I called the clinic to arrange to pick up copies of these tests. I figured there might be a small fee but I was shocked and surprised to find it would cost me $50 to get my health informatio­n to my new physician.

Now, I’ve worked in administra­tion for almost 40 years. I know how hard it is to hit the print key on the computer, pick up the paper from the output tray and put it in an envelope. And I know how much easier it is to attach a .pdf to an email and send it out in the blink of an eye. I stuttered, wh-what?

Overtaken by my shock and outrage, I said no, I don’t think so. I’ll just get the tests done again if I have to, I told the clerk.

After I hung up, I took my outrage to Facebook, where I was even more shocked and surprised to hear the stories of my friends and how much they had to pay, or refused to pay in a couple of cases, to get their records transferre­d, or not, to a new physician.

One friend had to pay $125 for each of her elderly parents’ records to their retiring physician. Another wanted $500 to get records transferre­d from B.C. The numbers were all over the place, but no one said — my doctor doesn’t charge for this. It appears that having to pay for your own health records is the norm in our patient-centred care health-care system. This is the outcome of a fee-for-service business model. I contacted the clinic and asked them to justify the fee. I haven’t heard back.

According to the recently released Ontario Auditor General’s Annual Report for 2015-16, the Ontario government has been working on eHealth Ontario for over 14 years and has spent $8 billion on the effort. The work is unfinished and there is no date of expected completion.

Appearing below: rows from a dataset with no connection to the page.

Source: an optimization exercise on an open RTL-to-GDS flow (aim: small area). Production flows keep margins and buffers that such runs may drop.
Where RTL was checked, it was by simulation tests only, not by an equivalence proof against the original.
The clock port is modelled as an ideal driver; clocking choices that lean on that would not hold on a real chip.
Power is estimated from default activity; no workload was simulated.

north:
==> module Max1270_Phy, before the edit <==
module Max1270_Phy (
    input  wire        clk,
    input  wire        rst,
    output wire [47:0] oEvenRing,
    output wire [47:0] oOddRing,
    output wire [1:0]  oRingPos,
    output wire        oBypass,
    output wire [2:0]  oBypassCh,
    output wire [11:0] oBypassData,
    output wire        oClear,
    input  wire        I_MAX1270_MISO,
    output wire        O_MAX1270_SCK,
    output wire        O_MAX1270_MOSI,
    output wire        O_MAX1270_CS,
    output wire        O_MAX1270_SHDN,
    input  wire        I_MAX1270_SSTRB
);
    reg [4:0] rHalfCnt;
    reg       rPhase;
    reg [1:0] rRingPos;
    wire      wWrap    = rHalfCnt[4] & rHalfCnt[2] & rHalfCnt[0];
    wire      wHalfEnd = wWrap & rRingPos[0];
    wire      wTick    = wHalfEnd & rRingPos[1];
    always @(posedge clk) begin
        if (rst) begin
            rHalfCnt <= 5'b11011;
            rPhase   <= 1'b0;
            rRingPos <= 2'd3;
        end else begin
            rHalfCnt <= wWrap ? 5'b10110 : {rHalfCnt[3:0], ~(rHalfCnt[4] ^ rHalfCnt[2])};
            if (wHalfEnd)
                rPhase <= ~rPhase;
            rRingPos <= rRingPos + 2'd1;
        end
    end
    reg [4:0] rSlot;
    reg [2:0] rCHCnt;
    wire      wCS      = ((rSlot[0] & rSlot[1] & rSlot[2] & rSlot[3]) | (rSlot[1] & rSlot[2] & rSlot[3] & rSlot[4]));
    wire      wWaitEnd = (~rSlot[0] & rSlot[1] & rSlot[3] & ~rSlot[4]);
    wire      wSlotEnd = (~rSlot[0] & ~rSlot[1] & rSlot[2] & rSlot[3] & rSlot[4]);
    always @(posedge clk) begin
        if (rst)
            rSlot <= 5'b01111;
        else if (wTick)
            rSlot <= wSlotEnd ? 5'b11101 : {rSlot[3:0], ~(rSlot[4] ^ rSlot[2])};
        if (rst)
            rCHCnt <= 3'd0;
        else
            rCHCnt <= rCHCnt + {2'd0, wTick & wWaitEnd};
    end
    wire rMOSI = (rSlot[0] & ~rSlot[1] & rSlot[4]) | ((rSlot[0] & rSlot[1] & ~rSlot[2] & rSlot[3]) & rCHCnt[2]) | ((~rSlot[0] & rSlot[1] & ~rSlot[3] & rSlot[4]) & rCHCnt[1]) | ((rSlot[0] & ~rSlot[1] & rSlot[2] & ~rSlot[4]) & rCHCnt[0]) | (~rSlot[0] & rSlot[1] & ~rSlot[2]) | (~rSlot[1] & rSlot[2] & ~rSlot[3]) | (rSlot[0] & ~rSlot[3] & rSlot[4]);
    assign O_MAX1270_SCK  = rPhase & ~wCS;
    assign O_MAX1270_MOSI = rMOSI;
    assign O_MAX1270_CS   = wCS;
    assign O_MAX1270_SHDN = 1'b1;
    reg [3:0]  rMISOSt;
    reg [2:0]  rLastCHCnt;
    reg [11:0] rDataSLR;
    wire       wBusy  = ~(rMISOSt[3] & ~rMISOSt[2] & ~rMISOSt[0]);
    wire       wWrite = (rMISOSt == 4'b1010);
    wire       wMISOLoad = ~rst & wTick & (wBusy | I_MAX1270_SSTRB);
    wire [3:0] wMISOStNext;
    wire       wCHLoad   = wTick & ~wBusy & I_MAX1270_SSTRB;
    wire [2:0] wLastCHNext;
    Max1270_LoadHoldSet #(.W(4), .SET(4'b1000)) inst_MISOStMux (
        .iLoad (wMISOLoad),
        .iHold (~rst & ~wMISOLoad),
        .iSet  (rst),
        .iD    ({4{wBusy}} & {rMISOSt[2:0], ~(rMISOSt[3] ^ rMISOSt[2])}),
        .iQ    (rMISOSt),
        .oD    (wMISOStNext)
    );
    Max1270_HoldMux #(.W(3)) inst_LastCHMux (
        .iLoad (wCHLoad),
        .iHold (~wCHLoad),
        .iD    (rCHCnt),
        .iQ    (rLastCHCnt),
        .oD    (wLastCHNext)
    );
    always @(posedge clk) begin
        rMISOSt    <= wMISOStNext;
        rLastCHCnt <= wLastCHNext;
    end
    wire        wShift = wTick & wBusy;
    wire [11:0] wDataSLRNext;
    Max1270_HoldMux #(.W(12)) inst_SLRMux (
        .iLoad (wShift),
        .iHold (~wShift),
        .iD    ({rDataSLR[10:0], I_MAX1270_MISO}),
        .iQ    (rDataSLR),
        .oD    (wDataSLRNext)
    );
    always @(posedge clk)
        rDataSLR <= wDataSLRNext;
    reg  [47:0] rEvenRing;
    reg  [47:0] rOddRing;
    wire        wEntry    = wWrite & (&(rLastCHCnt[2:1] ^ rRingPos));
    wire        wClear    = (rSlot[0] & rSlot[1] & rSlot[2] & rSlot[3]);
    wire        wEvenLoad = wEntry & ~rLastCHCnt[0];
    wire        wOddLoad  = wEntry &  rLastCHCnt[0];
    wire [11:0] wEvenIn, wOddIn;
    Max1270_HoldMux #(.W(12)) inst_EvenEntry (
        .iLoad (wEvenLoad),
        .iHold (~wClear & ~wEvenLoad),
        .iD    (rDataSLR),
        .iQ    (rEvenRing[47:36]),
        .oD    (wEvenIn)
    );
    Max1270_HoldMux #(.W(12)) inst_OddEntry (
        .iLoad (wOddLoad),
        .iHold (~wClear & ~wOddLoad),
        .iD    (rDataSLR),
        .iQ    (rOddRing[47:36]),
        .oD    (wOddIn)
    );
    always @(posedge clk) begin
        rEvenRing <= {rEvenRing[35:0], wEvenIn};
        rOddRing  <= {rOddRing[35:0],  wOddIn};
    end
    assign oEvenRing   = rEvenRing;
    assign oOddRing    = rOddRing;
    assign oRingPos    = rRingPos;
    assign oBypass     = wWrite & (rRingPos != 2'd0);
    assign oBypassCh   = rLastCHCnt;
    assign oBypassData = rDataSLR;
    assign oClear      = wClear;
endmodule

The mandate of eHealth Ontario is to “implement a system that, in addition to providing an electronic health record (EHR) for every Ontarian, includes a data network that stores EHR data and makes it quickly and securely available to health-care providers”.

Why is this taking so long? How is it that the banking industry can manage our money securely, something everyone wants, and the government can’t oversee the design and implementa­tion of a database of health informatio­n, data hardly anyone not directly connected to a patient’s circle of care wants? That’s not to diminish the importance of privacy in our health-care system, but to illustrate that data security can be achieved, it’s not impossible, nor is it cost prohibitiv­e or the banks wouldn’t be offering the service.

In a system that professes to be patientcen­tred, charging patients outrageous fees for copies of their health record is antithetic­al to good patient care, like so much is in a fee-for-service business model. I want my physician to have access to all the informatio­n about my health over all my years, not only for my health needs, but because I believe in retrospect­ive chart audits in furthering health-care research. Incomplete records leads to incomplete data collection, which results in not wholly accurate research outcomes.

The question of who owns the health record has been answered in the courts with one of those forked-tongue answers: patients own their informatio­n, but the physician owns the record. Patients can look, but they can’t touch. Unless they pay.

In relation to the sale of eHealth Ontario, Health Minister Eric Hoskins is on record stating: “I want to be clear: there will be no sale of people’s personal health informatio­n.”

Except to themselves, it would seem.